INPUT MATERIAL:
**config.mk**
```make
export PLATFORM = sky130hd
export DESIGN_NAME = dl_monitor_unit
export DESIGN_NICKNAME = d
export VERILOG_FILES = /design/src/rtl/dl_monitor_unit.sv
export SDC_FILE = /design/constraint.sdc
export NUM_CORES = 1
export LEC_CHECK = 0
export ABC_CLOCK_PERIOD_IN_PS = 4700
export BUFFER_PORTS_ARGS = -buffer_cell sky130_fd_sc_hd__buf_2
export CORE_ASPECT_RATIO = 0.6
export CORE_UTILIZATION = 50
export DETAILED_ROUTE_END_ITERATION = 6
export GPL_TIMING_DRIVEN = 0
export PLACE_DENSITY = 0.68
export REMOVE_ABC_BUFFERS = 1
export SKIP_CTS_REPAIR_TIMING = 1
export SLEW_MARGIN = 20
export SYNTH_ARGS = -nofsm -noshare
export SYNTH_HDL_FRONTEND = slang
export SYNTH_SLANG_ARGS = --single-unit
```
**constraint.sdc**
```tcl
create_clock -name clock -period 4.7 [get_ports clock]
set_clock_uncertainty 0.15 [all_clocks]
set_input_delay 0.94 -clock clock [delete_from_list [all_inputs] [get_ports clock]]
set_output_delay 0.94 -clock clock [all_outputs]
set_load 0.01 [all_outputs]
```
**src/rtl/dl_monitor_unit.sv**
```systemverilog
// Dataflow deadlock monitor: watches the process wait-for graph, declares a
// deadlock after a stable stall, then walks the frozen graph and streams out
// every wait circle one process per handshake beat.
module dl_monitor_unit #(
    parameter int PROC_NUM     = 4,
    parameter int STALL_CYCLES = 16,
    localparam int IDX_W       = (PROC_NUM > 2) ? $clog2(PROC_NUM) : 1
) (
    input  logic                         clock,
    input  logic                         reset,
    input  logic                         enable,
    input  logic [PROC_NUM*PROC_NUM-1:0] wait_vec,
    output logic                         dl_detect_out,
    output logic [PROC_NUM-1:0]          origin,
    output logic                         rpt_valid,
    input  logic                         rpt_ready,
    output logic [IDX_W-1:0]             rpt_proc,
    output logic [7:0]                   rpt_circle,
    output logic                         rpt_last,
    output logic                         token_clear,
    output logic                         rpt_done,
    output logic [7:0]                   rpt_count
);

    typedef enum logic [2:0] {
        IDLE, ARMED, SELECT, WALK, REPORT, FINISH
    } state_t;

    localparam logic [15:0]    STALL_MAX = 16'(STALL_CYCLES);
    localparam logic [IDX_W:0] STEP_MAX  = (IDX_W+1)'(PROC_NUM);

    state_t                         state_q, state_d;
    logic [15:0]                    cnt_q, cnt_d;
    logic [PROC_NUM*PROC_NUM-1:0]   prev_q, prev_d;
    logic [PROC_NUM*PROC_NUM-1:0]   snap_q, snap_d;
    logic [PROC_NUM-1:0]            done_q, done_d;
    logic [PROC_NUM-1:0]            visited_q, visited_d;
    logic [PROC_NUM-1:0]            origin_q, origin_d;
    logic [IDX_W-1:0]               cur_q, cur_d;
    logic [IDX_W-1:0]               head_q, head_d;
    logic [IDX_W:0]                 step_q, step_d;
    logic [7:0]                     circle_q, circle_d;
    logic [7:0]                     count_q, count_d;
    logic                           detect_q, detect_d;

    // Frozen graph split into per-process rows (row i = processes i waits on)
    logic [PROC_NUM-1:0] snap_rows [PROC_NUM];
    logic [PROC_NUM-1:0] row_nz;

    generate
        for (genvar gi = 0; gi < PROC_NUM; gi++) begin : g_rows
            assign snap_rows[gi] = snap_q[gi*PROC_NUM +: PROC_NUM];
            assign row_nz[gi]    = |snap_rows[gi];
        end
    endgenerate

    // Index of the lowest set bit; every hop follows the lowest-index edge
    function automatic logic [IDX_W-1:0] lowest(input logic [PROC_NUM-1:0] v);
        lowest = '0;
        for (int k = PROC_NUM - 1; k >= 0; k--) begin
            if (v[k]) lowest = IDX_W'(k);
        end
    endfunction

    logic [IDX_W-1:0]    nxt;
    logic [PROC_NUM-1:0] cur_oh, nxt_oh, vis_now, cand;
    logic                beat_last, accept;

    assign nxt       = lowest(snap_rows[cur_q]);
    assign cur_oh    = PROC_NUM'(1) << cur_q;
    assign nxt_oh    = PROC_NUM'(1) << nxt;
    assign vis_now   = visited_q | cur_oh;
    assign cand      = row_nz & ~done_q;
    assign beat_last = (state_q == REPORT) && (nxt == head_q);
    assign accept    = (state_q == REPORT) && rpt_ready;

    assign dl_detect_out = detect_q;
    assign origin        = origin_q;
    assign rpt_valid     = (state_q == REPORT);
    assign rpt_proc      = rpt_valid ? cur_q : '0;
    assign rpt_circle    = rpt_valid ? circle_q : 8'd0;
    assign rpt_last      = beat_last;
    assign token_clear   = accept && beat_last;
    assign rpt_done      = (state_q == FINISH);
    assign rpt_count     = count_q;

    // State and datapath registers; reset returns everything to a clean idle
    always_ff @(posedge clock) begin
        if (reset) begin
            state_q   <= IDLE;
            cnt_q     <= '0;
            prev_q    <= '0;
            snap_q    <= '0;
            done_q    <= '0;
            visited_q <= '0;
            origin_q  <= '0;
            cur_q     <= '0;
            head_q    <= '0;
            step_q    <= '0;
            circle_q  <= 8'd1;
            count_q   <= '0;
            detect_q  <= 1'b0;
        end else begin
            state_q   <= state_d;
            cnt_q     <= cnt_d;
            prev_q    <= prev_d;
            snap_q    <= snap_d;
            done_q    <= done_d;
            visited_q <= visited_d;
            origin_q  <= origin_d;
            cur_q     <= cur_d;
            head_q    <= head_d;
            step_q    <= step_d;
            circle_q  <= circle_d;
            count_q   <= count_d;
            detect_q  <= detect_d;
        end
    end

    // Next-state logic: stall detection, graph walk, circle reporting
    always_comb begin
        state_d   = state_q;
        cnt_d     = cnt_q;
        prev_d    = prev_q;
        snap_d    = snap_q;
        done_d    = done_q;
        visited_d = visited_q;
        origin_d  = origin_q;
        cur_d     = cur_q;
        head_d    = head_q;
        step_d    = step_q;
        circle_d  = circle_q;
        count_d   = count_q;
        detect_d  = detect_q;

        unique case (state_q)
            IDLE: begin
                if (enable && (wait_vec != '0)) begin
                    state_d = ARMED;
                    cnt_d   = 16'd1;
                    prev_d  = wait_vec;
                end
            end
            ARMED: begin
                if (!enable || (wait_vec == '0)) begin
                    state_d = IDLE;
                    cnt_d   = '0;
                end else if (cnt_q >= STALL_MAX) begin
                    // Pattern has been stable long enough: freeze it
                    state_d  = SELECT;
                    snap_d   = prev_q;
                    detect_d = 1'b1;
                end else if (wait_vec == prev_q) begin
                    cnt_d = (cnt_q == 16'hFFFF) ? cnt_q : cnt_q + 16'd1;
                end else begin
                    cnt_d  = 16'd1;
                    prev_d = wait_vec;
                end
            end
            SELECT: begin
                if (cand == '0) begin
                    state_d = FINISH;
                end else begin
                    state_d   = WALK;
                    cur_d     = lowest(cand);
                    visited_d = '0;
                    step_d    = '0;
                end
            end
            WALK: begin
                // A hop into a dead end or an already-handled process closes
                // this chain without a circle; tails are never reported.
                if (!row_nz[nxt] || done_q[nxt] || (step_q >= STEP_MAX)) begin
                    state_d = SELECT;
                    done_d  = done_q | vis_now | nxt_oh;
                end else if (vis_now[nxt]) begin
                    state_d   = REPORT;
                    head_d    = nxt;
                    cur_d     = nxt;
                    origin_d  = nxt_oh;
                    visited_d = vis_now;
                end else begin
                    cur_d     = nxt;
                    visited_d = vis_now;
                    step_d    = step_q + 1'b1;
                end
            end
            REPORT: begin
                if (accept) begin
                    if (beat_last) begin
                        state_d  = SELECT;
                        done_d   = done_q | visited_q;
                        origin_d = '0;
                        circle_d = (circle_q == 8'hFF) ? circle_q : circle_q + 8'd1;
                        count_d  = (count_q == 8'hFF) ? count_q : count_q + 8'd1;
                    end else begin
                        cur_d = nxt;
                    end
                end
            end
            FINISH: begin
                state_d = FINISH;
            end
            default: state_d = IDLE;
        endcase
    end

endmodule

```
==> results of run 1 <==
Yosys cell counts, drive strengths merged (3+ instances only):
cell type / n
a211oi: 3
nor3: 7
o21a: 3
nand3: 32
buf: 7
mux2i: 25
nor2b: 6
a41oi: 4
a21oi: 46
nand4b: 3
ha: 5
nor2: 77
o21bai: 5
o21ai: 12
or3: 4
or2: 6
a31oi: 5
nor4: 12
nand2: 37
inv: 14
a311oi: 4
mux4: 4
clkbuf: 22
xnor2: 20
and2: 4
xor2: 7
dfxtp: 87
and3: 20
nand4: 8
nand2b: 6
logic make-up after synthesis:
logic type,after synthesis
fa+ha+maj,5
mux,30
buf+inv,44
flops,87
compound gates,104
xor+xnor,27
simple gates,232
worst min-delay path by stage:
| stage | endpoint | slack (ns) | depth (start not counted) |
|---|---|---|---|
| global placement | dl_detect_out$_SDFFE_PP0P_ | 0.28 | 2 |
| finish | dl_detect_out$_SDFFE_PP0P_ | 0.30 | 2 |
| detailed placement | dl_detect_out$_SDFFE_PP0P_ | 0.29 | 2 |
| global route | dl_detect_out$_SDFFE_PP0P_ | 0.34 | 2 |
| floorplan | step_q[2]$_SDFFE_PP0P_ | 0.29 | 2 |
| CTS | dl_detect_out$_SDFFE_PP0P_ | 0.29 | 2 |
sequential cells by signal (all words and copies together), names as in the netlist, 4 cells and up:
name	flops
cnt_q	16
prev_q	16
snap_q	16
circle_q	8
rpt_count	8
done_q	4
origin	4
visited_q	4
stage by stage:
stage / util / hold WS, ns / setup slack, ns
3_3_place_gp: 0.5452 / 0.2841 / 0.7418
6_report: 0.5796 / 0.2962 / 0.6512
5_1_grt: 0.5796 / 0.3447 / 0.4181
4_1_cts: 0.5796 / 0.2946 / 0.6274
3_5_place_dp: 0.5459 / 0.2872 / 0.6729
2_1_floorplan: - / 0.2881 / 1.419
area by class of cell:
cell class / count / area, um^2
fill: 782 / 3583
multi-input combinational: 398 / 2482
sequential: 87 / 1742
clock buffer: 12 / 256.5
timing repair buffer: 46 / 232.7
tap: 112 / 140.1
inverter: 15 / 56.30
clock inverter: 1 / 30.03
worst max-delay path, delay by kind of cell (launching register included):
family                 cells  cell delay (ns)
AO/OA/AOI/OAI              1             0.33
flip-flops                 1             0.75
buffers and inverters      2             0.18
AND/OR/NAND/NOR            3             0.66
multiplexers               1             0.69
metal layers:
metal  routed length, um  vias up  GRT usage
met5                   0        -          0
met4                  56        0    0.05622
met3                 643        8    0.06591
met2                4471      119     0.3619
met1                5329     1845     0.3474
li1                    -     1939          -
power by group:
group	switching [mW]	internal, mW	total [mW]
registers	0.0341	0.756	0.790
clock network	0.277	0.432	0.709
logic	0.0921	0.0565	0.149
==> metrics.txt, run 1 <==
status=finished clean; shortest period the worst path allows=around 4.0 ns; htree depth=3; drt initial violations=between 300 and 400; Slew Limit Fails=0; Die Y=~75 um; fmax=247.0 MHz; Crit. Startpoint=cur_q[1]$_SDFFE_PP0P_; Synth Area in Compound Gates=0.1501; Distinct cells, synth=59; fraction of registers with async set or reset after synthesis=0; clock sinks=87; Synth Cell Area=4418 um^2; number of flops mapped to enable cells by yosys=0; Initial Util=0.5183; Hold Crit Class=flip-flop to flip-flop; fraction of synthesized area in multiplexers=0.07958; Port Buffer Count=between 40 and 50; vias in the first global route=~3,500; Max stage delay on crit path=0.75 ns; GR Util All Layers=0.2421; CP startpoint kind=flip-flop; CP Capture Point=rpt_last; Crit Path Class=flip-flop to output port; flops & latches, synth=87; P_leak=approximately 2 nW; critical path fanouts, max=17; largest net degree at the start of global routing=73; Crit path arrival time=2.96 ns; reg2reg end=rpt_count[3]$_SDFFE_PP0P_; P&R area growth vs syn=11.81%; Max-Cap Viols=0; non-filler instance count after layout=671; Num CTS Buffers=9; Adder-Cell Fraction of Synth Area=0.01416; Residual DRC=0; Syn Inst Count=529; final setup TNS=0 ns; top post-synthesis cells by area=dfxtp_1 (39%), nor2_1 (6.5%), mux2i_1 (5.7%); sequential share of the synthesized area=0.3942; relative slew slack=0.3152; VDD IR max=just over 0.0002 V; CP max stage cell=dfxtp_1; Worst R2R Start=cur_q[1]$_SDFFE_PP0P_; slew of the pin with the lowest slew margin=1.024 ns; vias per cell=approximately 5.8; critical path, cell by cell=mux4_2, nor3b_1, a211o_1, or2_2, nand2_1, inv_1, buf_2; Simple-Gate Fraction of Synth Area=0.2637; most common cell after layout, fill and taps aside=dfxtp_1; nets@finish=582; XOR/XNOR Fraction of Synth Area=0.05353; Pwr Total=1.648 mW; Die Footprint=a little over 9000 um^2; largest family of logic cells by synthesized area=simple AND/OR/NAND/NOR gates; Placer Congestion=roughly 0.85; yosys warns=0; Post-Route WL=between 10 and 15 mm; FP Rows=26; Core ar.=~8500 um^2; CP endpoint kind=output port; routed vias=approximately 4,000; Post-DP Area=around 4700 um^2; post-synth top area share=0.3942; crit share post-route=0.8615; gr ovfl total=0; antenna viol nets, final=0; area leader, netlist=dfxtp_1; power per cell area=approximately 330 nW/um^2; Placed Cells=between 600 and 700; 1st-pass router iterations=5; Root Buffer=clkbuf_16; worst r2r path cells=7; initial antenna violation count=0; Final Setup Violations=0; Antenna Cells=0; top_reg_cell synth=dfxtp_1; fraction of layout cells with a size suffix above 1=0.1324; drt wl/cell=approximately 16 um; worst skew pair latency=0.34 ns; Hold Fails Final Rpt=0; critical path required time=3.61 ns; most frequent cells in the layout=dfxtp_1 (87), nor2_1 (77), a21oi_1 (46), buf_2 (45), nand2_1 (37); Clock Path Buffers=2; chip width=between 100 and 150 um; I/O pins=between 40 and 50; HPWL after DPL=7.277 mm; flop2flop setup slack=~1.3 ns; design area=~5000 um^2; CTS tree=done; Avg Cell Area, Syn=roughly 8.4 um^2; min-delay src=dl_detect_out$_SDFFE_PP0P_; Reg clk slew, reported paths=~0.060 ns; global-route wire length before repair=~17 mm; RSZ-0062 raised after global routing=no
No activity file was read; power rests on OpenSTA's default activity.
==> run 2, diff against run 1 <==
--- a/config.mk
+++ b/config.mk
@@ -11,6 +11,7 @@
 export CORE_UTILIZATION = 50
 export DETAILED_ROUTE_END_ITERATION = 6
 export GPL_TIMING_DRIVEN = 0
+export MAX_ROUTING_LAYER = met4
 export PLACE_DENSITY = 0.68
 export REMOVE_ABC_BUFFERS = 1
 export SKIP_CTS_REPAIR_TIMING = 1
==> metrics.txt, run 2 (synthesis results as in run 1) <==
Max-Cap Viols=0 (unchanged); nets@finish=582 (unchanged); fraction of layout cells with a size suffix above 1=0.1324 (unchanged); final setup TNS=0 ns (unchanged); Placer Congestion=0.8619 (was 0.8485); Final Worst Setup Slack=0.6466 ns (was 0.6512 ns); utilization after layout=0.5796 (unchanged); Hold Crit Class=flip-flop to flip-flop (unchanged); Crit path max-delay family=flip-flops (unchanged); VDD IR max=0.0002042 V (was 0.0002047 V); slew of the pin with the lowest slew margin=1.043 ns (was 1.024 ns); Slew Limit Fails=0 (unchanged); RSZ-0062 raised after global routing=no (unchanged); critical path, cell by cell=mux4_2, nor2_1, o2111a_1, o21a_2, buf_2 (was mux4_2, nor3b_1, a211o_1, or2_2, nand2_1, inv_1, buf_2); Crit Path Class=flip-flop to output port (unchanged); critical path fanouts, max=17 (unchanged); drt wl/cell=15.67 um (was 15.65 um); Die Y=74.81 um (unchanged); worst skew pair latency=0.34 ns (about the same); vias per cell=5.806 (was 5.829); vias in the first global route=3,470 (was 3,462); CP startpoint kind=flip-flop (unchanged); relative slew slack=0.3030 (was 0.3152); clock sinks=87 (unchanged); status=finished clean (unchanged); HPWL after DPL=7.277 mm (unchanged); Top Registers=cnt_q (16), prev_q (16), snap_q (16) (unchanged); P_leak=1.969 nW (unchanged); Post-Route WL=10.52 mm (was 10.50 mm); Core ar.=8523 um^2 (unchanged); global-route wire length before repair=17.13 mm (was 17.15 mm); Buf/Inv on CP=1 (was 2); P&R area growth vs syn=11.81% (unchanged); area occupied by registers=1742 um^2 (unchanged); Initial Util=0.5183 (unchanged); dpl ws=0.6729 ns (unchanged); critical path required time=3.61 ns (about the same); Clock Path Buffers=2 (unchanged); largest net degree at the start of global routing=73 (unchanged); crit share post-route=0.8624 (was 0.8615); htree depth=3 (unchanged); CP max stage cell=dfxtp_1 (unchanged); Crit path arrival time=2.96 ns (about the same); fmax=246.7 MHz (was 247.0 MHz); Num CTS Buffers=9 (unchanged); GR Util All Layers=0.2501 (was 0.2421); Residual DRC=0 (unchanged); Antenna Cells=0 (unchanged); multi-input logic area=2482 um^2 (unchanged); shortest period the worst path allows=4.053 ns (was 4.049 ns); met3 WL=682 um (was 643 um); most common cell after layout, fill and taps aside=dfxtp_1 (unchanged); DRT met1 WL=5.297 mm (was 5.329 mm); min-delay src=dl_detect_out$_SDFFE_PP0P_ (unchanged); CP endpoint kind=output port (unchanged); Fillers=782 (unchanged); Final Setup Violations=0 (unchanged); Reg clk slew, reported paths=0.06 ns (about the same); power per cell area=333.3 nW/um^2 (was 333.7 nW/um^2); WL met2=4.475 mm (was 4.471 mm); initial antenna violation count=0 (unchanged); antenna viol nets, final=0 (unchanged); FP Rows=26 (unchanged); Max stage delay on crit path=0.74 ns (was 0.75 ns); most frequent cells in the layout=dfxtp_1 (87), nor2_1 (77), a21oi_1 (46), buf_2 (45), nand2_1 (37) (unchanged); Crit. Startpoint=cur_q[1]$_SDFFE_PP0P_ (unchanged); CTS tree=done (unchanged); chip width=123.4 um (unchanged); max layer used=met4 (unchanged); Port Buffer Count=46 (unchanged); drt initial violations=400 (was 381); Hold Fails Final Rpt=0 (unchanged); I/O pins=47 (unchanged); Die Footprint=9228 um^2 (unchanged); Root Buffer=clkbuf_16 (unchanged); gr ovfl total=0 (unchanged); Worst R2R Start=cur_q[1]$_SDFFE_PP0P_ (unchanged); 1st-pass router iterations=5 (unchanged); routed vias=3,896 (was 3,911)
==> run 2: cell counts in the layout (fill, tap and decap cells not counted) <==
No cell type changed its count.
==> run 2: worst paths after layout <==
check	cells after the start	end	slack (ns)
hold / removal	2	dl_detect_out$_SDFFE_PP0P_	0.30
hold reg to reg	2	dl_detect_out$_SDFFE_PP0P_	0.30
setup / recovery	5	token_clear	0.65
setup reg to reg	7	rpt_count[3]$_SDFFE_PP0P_	1.32
==> run 2: final cells by class <==
cell class	count	share of cell area
clock buffer	12	0.05193
sequential	87	0.3526
tap	112	0.02837
inverter	15	0.01140
timing repair buffer	46	0.04711
clock inverter	1	0.006079
multi-input combinational	398	0.5025
==> run 2: tightest hold or removal path, stage by stage, from the launching register on <==
cell	delay [ns]
dfxtp_1	0.30
inv_1	0.05
a21oi_1	0.05
==> run 2: where the power goes <==
group          total [mW]  switching [mW]  internal [mW]  leakage, nW
combinational       0.149          0.0926         0.0565         1.12
clock               0.708           0.276          0.432        0.141
sequential          0.790          0.0335          0.756        0.704
total                1.65           0.402           1.24         1.97
==> run 2: layer usage <==
layer  GRT usage  vias to the layer above
met5           -                        -
li1            -                     1943
met2      0.3631                      115
met1      0.3464                     1831
met3     0.06591                        7
met4     0.05622                        0
==> run 2: per-stage QoR <==
stage | cells | power, mW | cell area (um^2) | hold slack, ns
after floorplan | 500 | 0.8933 | 4277 | 0.2881
after global placement | 658 | 0.9488 | 4647 | 0.2841
after detailed placement | 658 | 0.9527 | 4653 | 0.2872
after CTS | 671 | 1.660 | 4940 | 0.2946
after global routing | 671 | 1.719 | 4940 | 0.3447
final | 671 | 1.647 | 4940 | 0.2956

EXERCISE OBJECTIVE: How many lines of the material above contain the word "usage"? Give only the number.

ANSWER SECTION: 3